Nothing Was All He Said
- Author: Nic Balthazar
- Original title: Niets was alles wat hij zei
- Language: Dutch/Flemish
- Publisher: Averbode
- Publication date: 2003
- Publication place: Belgium
- Pages: 136
- ISBN: 978-90-317-2272-3

= Nothing Was All He Said =

Book by Nic Balthazar

Nothing Was All He Said (Niets was alles wat hij zei) is a 2003 Belgian novel written by Nic Balthazar. The book is based on the real story of an autistic teenager from Ghent, named Tim, who committed suicide because of bullying. Balthazar would later also direct the film adaptation Ben X in 2007. Balthazar wrote the book to raise awareness to how grave the consequences of bullying can be.

== Plot ==
The book tells us the story of Ben. He is a seventeen-year-old boy from Ghent who has Asperger syndrome and gets bullied in school because of this. He considers suicide, but meets a girl online, nicknamed 'Barbie', whom he falls in love with.

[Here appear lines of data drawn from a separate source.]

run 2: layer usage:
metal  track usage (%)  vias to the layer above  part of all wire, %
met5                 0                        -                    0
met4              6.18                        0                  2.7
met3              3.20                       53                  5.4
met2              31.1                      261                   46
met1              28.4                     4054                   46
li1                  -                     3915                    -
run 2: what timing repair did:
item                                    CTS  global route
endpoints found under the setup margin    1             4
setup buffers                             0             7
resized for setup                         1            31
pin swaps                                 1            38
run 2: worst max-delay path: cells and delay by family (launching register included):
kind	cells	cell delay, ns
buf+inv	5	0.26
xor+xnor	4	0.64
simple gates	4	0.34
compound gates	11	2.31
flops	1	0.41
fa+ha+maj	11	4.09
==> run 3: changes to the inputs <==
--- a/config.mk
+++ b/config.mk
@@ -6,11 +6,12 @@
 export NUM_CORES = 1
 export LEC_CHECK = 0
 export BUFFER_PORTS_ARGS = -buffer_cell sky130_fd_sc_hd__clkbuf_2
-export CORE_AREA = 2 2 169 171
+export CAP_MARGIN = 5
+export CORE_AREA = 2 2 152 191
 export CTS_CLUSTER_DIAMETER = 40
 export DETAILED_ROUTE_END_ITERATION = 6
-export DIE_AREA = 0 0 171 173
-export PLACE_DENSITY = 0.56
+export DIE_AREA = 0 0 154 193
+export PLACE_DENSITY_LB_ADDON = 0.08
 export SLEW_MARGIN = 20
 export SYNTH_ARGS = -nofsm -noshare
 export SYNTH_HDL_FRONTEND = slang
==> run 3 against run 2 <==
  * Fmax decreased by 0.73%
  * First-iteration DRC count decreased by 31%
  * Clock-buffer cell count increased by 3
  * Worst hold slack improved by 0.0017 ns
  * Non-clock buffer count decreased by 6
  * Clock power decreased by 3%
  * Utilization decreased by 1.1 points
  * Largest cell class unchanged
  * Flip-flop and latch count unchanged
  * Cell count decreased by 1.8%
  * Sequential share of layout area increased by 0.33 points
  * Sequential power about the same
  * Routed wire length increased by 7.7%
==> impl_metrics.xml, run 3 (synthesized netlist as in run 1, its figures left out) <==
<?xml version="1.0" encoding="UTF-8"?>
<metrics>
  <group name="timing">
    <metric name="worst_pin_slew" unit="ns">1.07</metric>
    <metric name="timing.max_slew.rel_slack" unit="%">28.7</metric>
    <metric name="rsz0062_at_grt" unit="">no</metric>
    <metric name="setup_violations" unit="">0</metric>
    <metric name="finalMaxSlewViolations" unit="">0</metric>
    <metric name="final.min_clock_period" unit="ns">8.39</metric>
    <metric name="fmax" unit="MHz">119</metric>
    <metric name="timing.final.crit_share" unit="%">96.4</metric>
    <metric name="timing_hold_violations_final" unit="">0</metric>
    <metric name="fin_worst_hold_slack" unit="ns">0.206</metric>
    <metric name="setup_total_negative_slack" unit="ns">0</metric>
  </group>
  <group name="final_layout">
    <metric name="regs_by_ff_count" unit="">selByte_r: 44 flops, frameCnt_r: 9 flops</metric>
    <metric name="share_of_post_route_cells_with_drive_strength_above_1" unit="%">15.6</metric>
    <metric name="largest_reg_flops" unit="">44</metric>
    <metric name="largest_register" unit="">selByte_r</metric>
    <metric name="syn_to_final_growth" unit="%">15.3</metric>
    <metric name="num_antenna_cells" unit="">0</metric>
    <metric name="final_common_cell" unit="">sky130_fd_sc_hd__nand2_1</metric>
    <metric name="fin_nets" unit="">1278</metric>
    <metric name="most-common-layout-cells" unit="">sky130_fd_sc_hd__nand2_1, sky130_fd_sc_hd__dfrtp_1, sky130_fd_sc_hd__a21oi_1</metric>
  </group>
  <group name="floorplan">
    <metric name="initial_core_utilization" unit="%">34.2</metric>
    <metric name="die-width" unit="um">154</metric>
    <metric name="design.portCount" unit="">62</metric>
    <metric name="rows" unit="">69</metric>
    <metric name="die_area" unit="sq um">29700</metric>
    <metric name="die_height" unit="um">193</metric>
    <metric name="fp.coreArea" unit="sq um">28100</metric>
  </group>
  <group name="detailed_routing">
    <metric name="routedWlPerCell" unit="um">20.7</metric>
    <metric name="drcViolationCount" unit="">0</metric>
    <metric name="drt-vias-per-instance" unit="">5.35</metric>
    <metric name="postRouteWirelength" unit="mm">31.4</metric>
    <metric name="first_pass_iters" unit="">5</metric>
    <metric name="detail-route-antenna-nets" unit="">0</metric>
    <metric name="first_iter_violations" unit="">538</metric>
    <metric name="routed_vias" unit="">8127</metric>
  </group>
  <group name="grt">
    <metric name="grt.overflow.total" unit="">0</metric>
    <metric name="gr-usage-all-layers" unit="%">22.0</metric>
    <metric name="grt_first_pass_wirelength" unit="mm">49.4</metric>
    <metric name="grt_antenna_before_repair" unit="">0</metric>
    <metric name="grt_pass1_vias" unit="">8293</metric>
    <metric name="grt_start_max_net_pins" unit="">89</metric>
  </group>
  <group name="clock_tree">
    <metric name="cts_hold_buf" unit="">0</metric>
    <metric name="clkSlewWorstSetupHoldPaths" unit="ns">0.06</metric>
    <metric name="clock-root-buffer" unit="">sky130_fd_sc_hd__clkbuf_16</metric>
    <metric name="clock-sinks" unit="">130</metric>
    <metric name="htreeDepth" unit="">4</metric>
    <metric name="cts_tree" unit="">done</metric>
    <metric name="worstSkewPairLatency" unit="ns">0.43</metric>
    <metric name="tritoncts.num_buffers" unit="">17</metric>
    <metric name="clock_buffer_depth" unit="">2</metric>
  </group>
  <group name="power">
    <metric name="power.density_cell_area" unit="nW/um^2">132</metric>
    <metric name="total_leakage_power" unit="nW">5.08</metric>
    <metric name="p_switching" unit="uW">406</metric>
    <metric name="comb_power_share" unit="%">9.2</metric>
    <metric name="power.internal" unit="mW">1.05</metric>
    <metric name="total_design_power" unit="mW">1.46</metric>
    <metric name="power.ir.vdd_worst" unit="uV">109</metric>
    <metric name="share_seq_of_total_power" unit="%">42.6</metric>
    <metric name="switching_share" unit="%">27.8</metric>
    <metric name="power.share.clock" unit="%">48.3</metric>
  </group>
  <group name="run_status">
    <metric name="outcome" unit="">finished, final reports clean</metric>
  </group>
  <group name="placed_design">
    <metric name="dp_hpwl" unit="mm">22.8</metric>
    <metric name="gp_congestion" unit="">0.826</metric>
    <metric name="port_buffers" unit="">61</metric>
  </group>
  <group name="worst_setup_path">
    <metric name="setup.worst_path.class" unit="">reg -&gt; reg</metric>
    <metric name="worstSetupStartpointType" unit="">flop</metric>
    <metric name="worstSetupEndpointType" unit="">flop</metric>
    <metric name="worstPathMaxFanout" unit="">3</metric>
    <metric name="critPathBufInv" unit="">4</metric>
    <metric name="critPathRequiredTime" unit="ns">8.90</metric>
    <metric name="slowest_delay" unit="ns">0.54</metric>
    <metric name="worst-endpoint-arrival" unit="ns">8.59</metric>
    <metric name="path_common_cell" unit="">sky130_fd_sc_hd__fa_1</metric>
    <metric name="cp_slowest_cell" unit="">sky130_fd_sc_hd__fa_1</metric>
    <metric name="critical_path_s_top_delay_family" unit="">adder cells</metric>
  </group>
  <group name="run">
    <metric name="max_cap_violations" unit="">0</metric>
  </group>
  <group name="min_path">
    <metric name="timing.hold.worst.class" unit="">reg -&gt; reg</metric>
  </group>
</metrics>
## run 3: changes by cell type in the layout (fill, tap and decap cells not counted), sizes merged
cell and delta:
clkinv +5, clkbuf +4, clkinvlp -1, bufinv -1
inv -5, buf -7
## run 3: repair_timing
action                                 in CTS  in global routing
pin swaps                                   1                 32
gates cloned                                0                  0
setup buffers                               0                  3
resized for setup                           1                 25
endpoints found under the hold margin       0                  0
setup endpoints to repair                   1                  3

They set up a meeting, and as Ben tries to commit suicide by jumping in front of an arriving train, he gets rescued by Barbie. Together, they fake his suicide and expose his bullies at his funeral. After this, Ben tries to live a normal life.

== Real story ==
This book is based on the true story of an autistic Flemish teenager who committed suicide because of bullying. He died by jumping off the Gravensteen in Ghent.

==Adaptations==

The novel was adapted into a film Ben X, theatrical play by Frank Van Laecke and a graphic novel by NDurie, the pseudonym of Veerle Colle.